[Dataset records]

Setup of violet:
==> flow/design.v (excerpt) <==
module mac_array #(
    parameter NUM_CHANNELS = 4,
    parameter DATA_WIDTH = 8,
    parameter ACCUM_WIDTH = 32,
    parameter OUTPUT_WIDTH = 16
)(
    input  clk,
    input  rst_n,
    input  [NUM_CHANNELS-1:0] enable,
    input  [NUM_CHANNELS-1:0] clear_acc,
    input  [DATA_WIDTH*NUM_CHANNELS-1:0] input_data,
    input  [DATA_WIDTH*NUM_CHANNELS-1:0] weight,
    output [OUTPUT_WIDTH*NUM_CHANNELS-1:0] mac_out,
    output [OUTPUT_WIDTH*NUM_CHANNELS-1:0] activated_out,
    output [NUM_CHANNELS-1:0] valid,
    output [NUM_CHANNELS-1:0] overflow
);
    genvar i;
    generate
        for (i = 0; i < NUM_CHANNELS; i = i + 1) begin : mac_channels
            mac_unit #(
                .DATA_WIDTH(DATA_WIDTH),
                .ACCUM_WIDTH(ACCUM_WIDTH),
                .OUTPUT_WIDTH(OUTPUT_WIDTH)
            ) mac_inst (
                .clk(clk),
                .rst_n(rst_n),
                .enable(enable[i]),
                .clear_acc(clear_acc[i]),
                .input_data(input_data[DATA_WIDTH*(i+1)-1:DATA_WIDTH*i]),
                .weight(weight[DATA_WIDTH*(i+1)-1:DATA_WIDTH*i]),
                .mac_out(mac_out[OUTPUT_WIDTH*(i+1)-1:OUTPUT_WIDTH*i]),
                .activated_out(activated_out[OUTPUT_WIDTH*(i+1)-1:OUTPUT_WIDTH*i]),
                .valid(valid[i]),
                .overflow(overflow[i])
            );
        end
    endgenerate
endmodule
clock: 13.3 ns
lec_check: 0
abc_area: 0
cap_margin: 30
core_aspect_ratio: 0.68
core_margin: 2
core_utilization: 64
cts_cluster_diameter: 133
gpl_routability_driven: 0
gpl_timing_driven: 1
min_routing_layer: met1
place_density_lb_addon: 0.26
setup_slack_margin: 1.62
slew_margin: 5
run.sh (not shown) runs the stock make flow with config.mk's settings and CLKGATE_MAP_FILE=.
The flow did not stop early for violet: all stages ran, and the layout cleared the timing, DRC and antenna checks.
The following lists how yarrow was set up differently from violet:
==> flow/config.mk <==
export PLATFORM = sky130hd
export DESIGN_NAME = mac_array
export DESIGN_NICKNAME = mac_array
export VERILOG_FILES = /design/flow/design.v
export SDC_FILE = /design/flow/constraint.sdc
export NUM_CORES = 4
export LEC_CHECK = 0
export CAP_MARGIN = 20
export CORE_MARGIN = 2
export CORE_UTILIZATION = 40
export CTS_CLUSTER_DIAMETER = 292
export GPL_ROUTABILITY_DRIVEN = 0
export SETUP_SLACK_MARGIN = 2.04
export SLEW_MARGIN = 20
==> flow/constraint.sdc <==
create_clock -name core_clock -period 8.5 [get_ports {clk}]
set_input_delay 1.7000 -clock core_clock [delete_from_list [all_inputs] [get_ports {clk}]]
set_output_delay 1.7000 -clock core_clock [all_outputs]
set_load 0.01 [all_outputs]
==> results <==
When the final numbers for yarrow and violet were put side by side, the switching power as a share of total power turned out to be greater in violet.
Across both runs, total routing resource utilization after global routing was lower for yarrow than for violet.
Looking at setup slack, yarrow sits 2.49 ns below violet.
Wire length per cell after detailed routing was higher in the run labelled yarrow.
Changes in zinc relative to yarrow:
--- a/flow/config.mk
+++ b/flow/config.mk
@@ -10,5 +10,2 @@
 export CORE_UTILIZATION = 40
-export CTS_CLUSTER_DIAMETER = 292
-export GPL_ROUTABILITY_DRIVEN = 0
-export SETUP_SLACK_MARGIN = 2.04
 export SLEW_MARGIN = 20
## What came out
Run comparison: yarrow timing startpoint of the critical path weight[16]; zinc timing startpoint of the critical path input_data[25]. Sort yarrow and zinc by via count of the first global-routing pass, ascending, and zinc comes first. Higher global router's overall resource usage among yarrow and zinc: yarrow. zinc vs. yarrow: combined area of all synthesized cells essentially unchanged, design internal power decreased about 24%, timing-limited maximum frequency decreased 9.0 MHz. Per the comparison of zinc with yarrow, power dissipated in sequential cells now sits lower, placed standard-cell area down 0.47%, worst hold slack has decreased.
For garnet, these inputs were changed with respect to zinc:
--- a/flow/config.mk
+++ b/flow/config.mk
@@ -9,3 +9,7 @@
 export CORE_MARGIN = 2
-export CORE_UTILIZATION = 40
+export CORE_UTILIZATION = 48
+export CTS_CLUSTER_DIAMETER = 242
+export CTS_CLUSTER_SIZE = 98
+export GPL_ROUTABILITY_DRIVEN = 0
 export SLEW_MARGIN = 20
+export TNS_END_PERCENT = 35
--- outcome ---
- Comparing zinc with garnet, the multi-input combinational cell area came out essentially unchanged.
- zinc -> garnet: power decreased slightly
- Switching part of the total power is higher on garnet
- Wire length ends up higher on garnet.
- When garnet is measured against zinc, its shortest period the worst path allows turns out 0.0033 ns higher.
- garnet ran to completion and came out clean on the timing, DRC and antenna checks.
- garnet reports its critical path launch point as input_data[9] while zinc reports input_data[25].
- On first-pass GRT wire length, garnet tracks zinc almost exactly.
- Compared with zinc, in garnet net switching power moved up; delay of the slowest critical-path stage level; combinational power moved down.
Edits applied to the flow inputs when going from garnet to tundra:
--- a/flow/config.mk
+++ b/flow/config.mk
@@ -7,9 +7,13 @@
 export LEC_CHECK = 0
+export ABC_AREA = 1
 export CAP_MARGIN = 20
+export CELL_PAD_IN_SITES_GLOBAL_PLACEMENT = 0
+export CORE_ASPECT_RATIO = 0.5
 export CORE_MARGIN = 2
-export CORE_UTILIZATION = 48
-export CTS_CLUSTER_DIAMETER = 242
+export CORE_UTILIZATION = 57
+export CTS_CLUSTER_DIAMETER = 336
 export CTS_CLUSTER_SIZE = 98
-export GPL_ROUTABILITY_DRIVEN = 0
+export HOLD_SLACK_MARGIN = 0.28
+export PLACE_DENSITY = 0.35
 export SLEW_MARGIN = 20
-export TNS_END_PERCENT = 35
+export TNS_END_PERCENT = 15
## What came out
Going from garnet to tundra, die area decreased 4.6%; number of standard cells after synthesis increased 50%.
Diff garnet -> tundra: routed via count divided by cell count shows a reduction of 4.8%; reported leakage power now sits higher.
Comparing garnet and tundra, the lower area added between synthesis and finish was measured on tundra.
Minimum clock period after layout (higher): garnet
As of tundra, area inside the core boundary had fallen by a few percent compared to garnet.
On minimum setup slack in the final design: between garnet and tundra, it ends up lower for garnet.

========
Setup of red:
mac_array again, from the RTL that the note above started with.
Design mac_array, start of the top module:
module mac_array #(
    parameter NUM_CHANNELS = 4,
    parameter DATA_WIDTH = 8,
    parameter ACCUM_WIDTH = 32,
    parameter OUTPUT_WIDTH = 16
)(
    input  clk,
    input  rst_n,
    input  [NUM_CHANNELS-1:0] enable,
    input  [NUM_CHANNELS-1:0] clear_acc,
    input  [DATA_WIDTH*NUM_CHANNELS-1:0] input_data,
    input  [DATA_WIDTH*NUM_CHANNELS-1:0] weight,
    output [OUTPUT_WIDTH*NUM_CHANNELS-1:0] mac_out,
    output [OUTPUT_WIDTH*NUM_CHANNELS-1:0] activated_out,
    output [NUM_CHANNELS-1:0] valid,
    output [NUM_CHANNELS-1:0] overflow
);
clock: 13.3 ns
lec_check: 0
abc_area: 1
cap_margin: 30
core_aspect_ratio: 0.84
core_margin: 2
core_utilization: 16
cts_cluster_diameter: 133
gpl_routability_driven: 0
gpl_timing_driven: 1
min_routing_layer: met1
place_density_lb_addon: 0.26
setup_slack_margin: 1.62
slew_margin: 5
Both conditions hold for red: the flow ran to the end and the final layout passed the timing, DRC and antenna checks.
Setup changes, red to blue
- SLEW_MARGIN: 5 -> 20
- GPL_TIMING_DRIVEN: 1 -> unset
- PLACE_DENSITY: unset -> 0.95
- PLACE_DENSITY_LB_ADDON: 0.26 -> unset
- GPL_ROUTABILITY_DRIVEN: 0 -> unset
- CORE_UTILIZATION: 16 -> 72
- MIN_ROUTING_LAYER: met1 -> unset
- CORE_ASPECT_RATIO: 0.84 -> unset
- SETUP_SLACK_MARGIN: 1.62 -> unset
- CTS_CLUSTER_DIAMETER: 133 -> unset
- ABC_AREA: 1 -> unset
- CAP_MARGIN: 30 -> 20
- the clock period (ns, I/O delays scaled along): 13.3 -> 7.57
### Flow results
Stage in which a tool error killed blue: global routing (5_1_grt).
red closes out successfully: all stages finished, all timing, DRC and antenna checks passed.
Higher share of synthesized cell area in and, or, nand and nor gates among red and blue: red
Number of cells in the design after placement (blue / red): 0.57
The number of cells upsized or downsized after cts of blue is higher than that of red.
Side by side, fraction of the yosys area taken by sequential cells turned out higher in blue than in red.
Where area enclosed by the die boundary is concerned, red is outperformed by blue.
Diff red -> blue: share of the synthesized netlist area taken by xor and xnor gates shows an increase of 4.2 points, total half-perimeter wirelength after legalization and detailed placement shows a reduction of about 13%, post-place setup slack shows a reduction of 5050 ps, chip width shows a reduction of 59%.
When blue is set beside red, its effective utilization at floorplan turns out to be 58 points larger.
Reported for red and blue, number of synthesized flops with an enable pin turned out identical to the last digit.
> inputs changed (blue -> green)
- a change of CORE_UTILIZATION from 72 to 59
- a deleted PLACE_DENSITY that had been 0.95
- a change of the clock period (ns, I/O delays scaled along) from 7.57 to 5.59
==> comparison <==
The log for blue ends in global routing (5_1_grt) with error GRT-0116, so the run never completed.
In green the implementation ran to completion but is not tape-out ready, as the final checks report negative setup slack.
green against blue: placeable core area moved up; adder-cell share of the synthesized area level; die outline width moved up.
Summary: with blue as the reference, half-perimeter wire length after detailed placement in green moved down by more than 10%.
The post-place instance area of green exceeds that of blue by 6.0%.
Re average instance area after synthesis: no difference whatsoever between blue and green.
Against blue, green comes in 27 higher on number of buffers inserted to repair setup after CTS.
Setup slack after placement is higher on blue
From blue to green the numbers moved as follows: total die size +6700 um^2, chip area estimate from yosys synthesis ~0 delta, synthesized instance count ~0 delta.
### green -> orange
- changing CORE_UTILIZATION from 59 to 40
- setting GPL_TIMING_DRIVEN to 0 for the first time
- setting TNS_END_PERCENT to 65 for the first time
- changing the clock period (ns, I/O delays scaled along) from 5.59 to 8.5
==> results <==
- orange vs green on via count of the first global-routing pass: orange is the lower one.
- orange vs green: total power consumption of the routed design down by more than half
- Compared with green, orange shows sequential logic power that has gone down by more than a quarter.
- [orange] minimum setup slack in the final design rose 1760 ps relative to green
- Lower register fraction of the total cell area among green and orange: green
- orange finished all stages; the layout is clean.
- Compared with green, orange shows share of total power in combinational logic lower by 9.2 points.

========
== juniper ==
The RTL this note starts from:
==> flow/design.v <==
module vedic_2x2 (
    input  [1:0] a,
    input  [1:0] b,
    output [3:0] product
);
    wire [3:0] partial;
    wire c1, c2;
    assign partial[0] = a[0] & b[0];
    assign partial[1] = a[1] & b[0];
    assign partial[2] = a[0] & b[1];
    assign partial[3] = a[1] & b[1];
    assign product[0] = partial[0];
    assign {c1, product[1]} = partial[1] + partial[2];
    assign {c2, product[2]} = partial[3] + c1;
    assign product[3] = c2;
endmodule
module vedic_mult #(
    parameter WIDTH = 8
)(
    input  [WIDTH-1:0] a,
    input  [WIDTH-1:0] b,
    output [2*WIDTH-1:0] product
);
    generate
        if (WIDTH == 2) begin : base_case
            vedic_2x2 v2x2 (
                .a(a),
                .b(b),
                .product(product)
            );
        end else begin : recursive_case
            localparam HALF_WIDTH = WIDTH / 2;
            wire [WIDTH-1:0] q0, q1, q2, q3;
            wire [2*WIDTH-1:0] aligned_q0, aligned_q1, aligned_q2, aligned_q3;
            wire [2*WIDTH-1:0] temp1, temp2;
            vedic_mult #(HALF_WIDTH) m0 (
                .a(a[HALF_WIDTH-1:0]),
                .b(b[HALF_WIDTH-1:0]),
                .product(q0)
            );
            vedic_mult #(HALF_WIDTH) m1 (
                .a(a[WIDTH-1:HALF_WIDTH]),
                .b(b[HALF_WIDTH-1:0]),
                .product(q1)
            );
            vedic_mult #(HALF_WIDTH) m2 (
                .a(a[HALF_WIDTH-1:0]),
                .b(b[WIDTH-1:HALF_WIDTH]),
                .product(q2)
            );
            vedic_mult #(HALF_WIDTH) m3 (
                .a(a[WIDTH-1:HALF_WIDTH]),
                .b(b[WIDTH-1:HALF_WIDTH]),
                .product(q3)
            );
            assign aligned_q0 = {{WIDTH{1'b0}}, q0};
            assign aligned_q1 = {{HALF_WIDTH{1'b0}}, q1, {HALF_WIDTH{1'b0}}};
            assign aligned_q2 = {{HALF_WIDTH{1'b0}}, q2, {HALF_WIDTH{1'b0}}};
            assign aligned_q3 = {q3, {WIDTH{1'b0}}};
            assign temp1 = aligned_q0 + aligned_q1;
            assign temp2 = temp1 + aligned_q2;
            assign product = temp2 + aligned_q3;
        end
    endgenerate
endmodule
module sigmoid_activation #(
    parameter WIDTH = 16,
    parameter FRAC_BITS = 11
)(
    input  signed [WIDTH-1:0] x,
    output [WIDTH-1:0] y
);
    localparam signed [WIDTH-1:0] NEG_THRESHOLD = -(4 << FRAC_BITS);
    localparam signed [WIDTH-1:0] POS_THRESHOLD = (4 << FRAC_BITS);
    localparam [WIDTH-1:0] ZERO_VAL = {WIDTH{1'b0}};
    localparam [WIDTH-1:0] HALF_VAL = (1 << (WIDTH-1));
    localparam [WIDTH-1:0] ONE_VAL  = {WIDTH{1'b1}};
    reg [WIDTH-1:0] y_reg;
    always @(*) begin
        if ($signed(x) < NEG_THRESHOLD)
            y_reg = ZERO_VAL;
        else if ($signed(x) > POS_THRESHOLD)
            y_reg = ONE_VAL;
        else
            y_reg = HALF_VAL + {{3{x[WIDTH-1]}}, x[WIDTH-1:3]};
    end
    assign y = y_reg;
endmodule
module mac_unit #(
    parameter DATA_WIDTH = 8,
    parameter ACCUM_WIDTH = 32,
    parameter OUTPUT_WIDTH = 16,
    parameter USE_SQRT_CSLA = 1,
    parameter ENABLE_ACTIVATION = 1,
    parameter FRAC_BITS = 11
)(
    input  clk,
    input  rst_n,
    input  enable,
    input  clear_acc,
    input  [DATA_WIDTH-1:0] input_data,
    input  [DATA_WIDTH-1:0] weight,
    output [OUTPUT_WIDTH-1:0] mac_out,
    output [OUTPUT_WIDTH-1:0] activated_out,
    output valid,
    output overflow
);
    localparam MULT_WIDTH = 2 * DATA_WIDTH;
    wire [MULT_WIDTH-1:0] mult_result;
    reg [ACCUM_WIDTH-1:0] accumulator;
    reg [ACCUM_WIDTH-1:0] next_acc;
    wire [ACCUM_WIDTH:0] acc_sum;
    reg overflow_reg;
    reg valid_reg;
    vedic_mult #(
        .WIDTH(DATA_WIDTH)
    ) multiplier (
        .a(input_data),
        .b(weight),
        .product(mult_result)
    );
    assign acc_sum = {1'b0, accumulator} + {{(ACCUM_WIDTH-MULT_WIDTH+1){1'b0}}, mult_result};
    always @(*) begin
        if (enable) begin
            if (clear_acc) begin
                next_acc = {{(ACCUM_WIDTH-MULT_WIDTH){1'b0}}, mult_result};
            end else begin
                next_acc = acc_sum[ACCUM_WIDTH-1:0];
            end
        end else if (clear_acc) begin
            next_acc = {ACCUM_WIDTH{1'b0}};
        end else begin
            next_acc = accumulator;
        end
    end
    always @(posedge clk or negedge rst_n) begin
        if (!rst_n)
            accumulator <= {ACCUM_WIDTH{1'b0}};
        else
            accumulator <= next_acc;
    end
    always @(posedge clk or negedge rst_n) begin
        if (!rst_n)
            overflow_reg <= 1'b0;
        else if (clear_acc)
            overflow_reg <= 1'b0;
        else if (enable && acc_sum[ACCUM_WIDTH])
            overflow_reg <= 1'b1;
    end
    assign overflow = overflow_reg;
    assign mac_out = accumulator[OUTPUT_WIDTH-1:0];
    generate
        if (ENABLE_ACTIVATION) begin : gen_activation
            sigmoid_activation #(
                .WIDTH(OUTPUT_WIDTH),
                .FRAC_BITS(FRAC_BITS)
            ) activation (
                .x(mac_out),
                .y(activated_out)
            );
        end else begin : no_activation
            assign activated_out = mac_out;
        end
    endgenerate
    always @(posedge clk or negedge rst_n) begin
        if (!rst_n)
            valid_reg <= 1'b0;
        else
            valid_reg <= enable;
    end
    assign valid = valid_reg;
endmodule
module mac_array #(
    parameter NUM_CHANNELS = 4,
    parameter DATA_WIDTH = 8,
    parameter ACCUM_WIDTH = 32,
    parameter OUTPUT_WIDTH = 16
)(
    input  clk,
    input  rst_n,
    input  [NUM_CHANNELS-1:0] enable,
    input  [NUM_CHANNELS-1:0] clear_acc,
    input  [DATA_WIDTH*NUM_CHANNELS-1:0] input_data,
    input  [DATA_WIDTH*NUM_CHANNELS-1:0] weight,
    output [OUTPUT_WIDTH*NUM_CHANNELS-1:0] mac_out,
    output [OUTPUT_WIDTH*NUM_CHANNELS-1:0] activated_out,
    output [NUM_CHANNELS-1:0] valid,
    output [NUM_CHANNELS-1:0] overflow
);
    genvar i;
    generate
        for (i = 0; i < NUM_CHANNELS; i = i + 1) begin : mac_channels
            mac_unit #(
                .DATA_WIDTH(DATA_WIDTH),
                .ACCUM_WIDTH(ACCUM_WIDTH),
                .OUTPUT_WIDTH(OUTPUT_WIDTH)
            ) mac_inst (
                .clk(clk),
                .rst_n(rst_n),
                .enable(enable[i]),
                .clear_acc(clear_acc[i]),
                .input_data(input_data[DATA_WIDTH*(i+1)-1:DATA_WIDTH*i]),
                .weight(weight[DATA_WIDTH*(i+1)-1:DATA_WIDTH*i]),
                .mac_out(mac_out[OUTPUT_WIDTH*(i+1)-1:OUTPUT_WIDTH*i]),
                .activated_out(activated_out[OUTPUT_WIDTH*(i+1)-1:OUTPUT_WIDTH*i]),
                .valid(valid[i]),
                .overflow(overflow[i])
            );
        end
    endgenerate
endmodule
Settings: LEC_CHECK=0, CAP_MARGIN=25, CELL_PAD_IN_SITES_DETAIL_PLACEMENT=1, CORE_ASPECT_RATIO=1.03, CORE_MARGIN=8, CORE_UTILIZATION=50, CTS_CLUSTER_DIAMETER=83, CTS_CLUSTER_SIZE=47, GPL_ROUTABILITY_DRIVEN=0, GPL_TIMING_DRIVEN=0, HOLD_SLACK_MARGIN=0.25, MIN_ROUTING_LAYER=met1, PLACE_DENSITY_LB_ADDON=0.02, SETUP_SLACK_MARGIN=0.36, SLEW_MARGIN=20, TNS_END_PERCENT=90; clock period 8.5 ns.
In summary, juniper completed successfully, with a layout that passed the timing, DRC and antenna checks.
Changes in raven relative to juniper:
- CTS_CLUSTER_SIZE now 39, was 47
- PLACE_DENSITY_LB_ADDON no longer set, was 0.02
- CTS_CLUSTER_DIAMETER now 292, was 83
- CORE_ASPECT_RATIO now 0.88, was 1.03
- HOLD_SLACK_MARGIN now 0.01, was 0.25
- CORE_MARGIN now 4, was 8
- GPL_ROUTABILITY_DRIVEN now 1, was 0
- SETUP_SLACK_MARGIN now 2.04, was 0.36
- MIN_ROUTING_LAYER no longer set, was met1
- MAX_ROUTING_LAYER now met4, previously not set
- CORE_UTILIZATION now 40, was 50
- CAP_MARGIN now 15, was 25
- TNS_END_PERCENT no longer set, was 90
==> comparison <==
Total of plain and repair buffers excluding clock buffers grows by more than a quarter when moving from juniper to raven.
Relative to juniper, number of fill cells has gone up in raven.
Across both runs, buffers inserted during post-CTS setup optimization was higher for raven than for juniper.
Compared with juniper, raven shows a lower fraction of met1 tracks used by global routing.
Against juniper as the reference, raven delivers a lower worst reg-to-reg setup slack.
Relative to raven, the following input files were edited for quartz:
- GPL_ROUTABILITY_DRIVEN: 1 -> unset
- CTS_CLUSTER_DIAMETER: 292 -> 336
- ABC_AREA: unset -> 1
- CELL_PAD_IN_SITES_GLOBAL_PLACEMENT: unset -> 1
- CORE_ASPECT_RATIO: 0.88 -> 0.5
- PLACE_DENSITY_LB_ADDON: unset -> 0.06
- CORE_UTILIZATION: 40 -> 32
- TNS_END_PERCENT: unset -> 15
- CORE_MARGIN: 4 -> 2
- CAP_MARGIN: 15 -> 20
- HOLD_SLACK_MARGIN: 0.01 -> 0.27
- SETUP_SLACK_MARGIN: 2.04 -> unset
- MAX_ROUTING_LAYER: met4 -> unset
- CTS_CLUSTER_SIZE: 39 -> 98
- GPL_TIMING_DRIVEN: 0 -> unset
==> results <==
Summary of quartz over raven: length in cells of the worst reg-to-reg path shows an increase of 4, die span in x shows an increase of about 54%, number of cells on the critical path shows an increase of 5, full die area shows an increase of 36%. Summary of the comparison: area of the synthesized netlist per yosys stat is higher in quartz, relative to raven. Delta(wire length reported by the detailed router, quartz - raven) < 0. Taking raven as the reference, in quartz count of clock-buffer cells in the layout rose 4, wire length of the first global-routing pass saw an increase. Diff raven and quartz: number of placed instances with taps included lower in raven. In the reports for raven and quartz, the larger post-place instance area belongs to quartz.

- _What you will do_: Copy from the line with "- MAX_ROUTING_LAYER: met4 -> unset" to the final line of the records, inclusive, and add nothing else.

- _Answer to the exercise_:
- MAX_ROUTING_LAYER: met4 -> unset
- CTS_CLUSTER_SIZE: 39 -> 98
- GPL_TIMING_DRIVEN: 0 -> unset
==> results <==
Summary of quartz over raven: length in cells of the worst reg-to-reg path shows an increase of 4, die span in x shows an increase of about 54%, number of cells on the critical path shows an increase of 5, full die area shows an increase of 36%. Summary of the comparison: area of the synthesized netlist per yosys stat is higher in quartz, relative to raven. Delta(wire length reported by the detailed router, quartz - raven) < 0. Taking raven as the reference, in quartz count of clock-buffer cells in the layout rose 4, wire length of the first global-routing pass saw an increase. Diff raven and quartz: number of placed instances with taps included lower in raven. In the reports for raven and quartz, the larger post-place instance area belongs to quartz.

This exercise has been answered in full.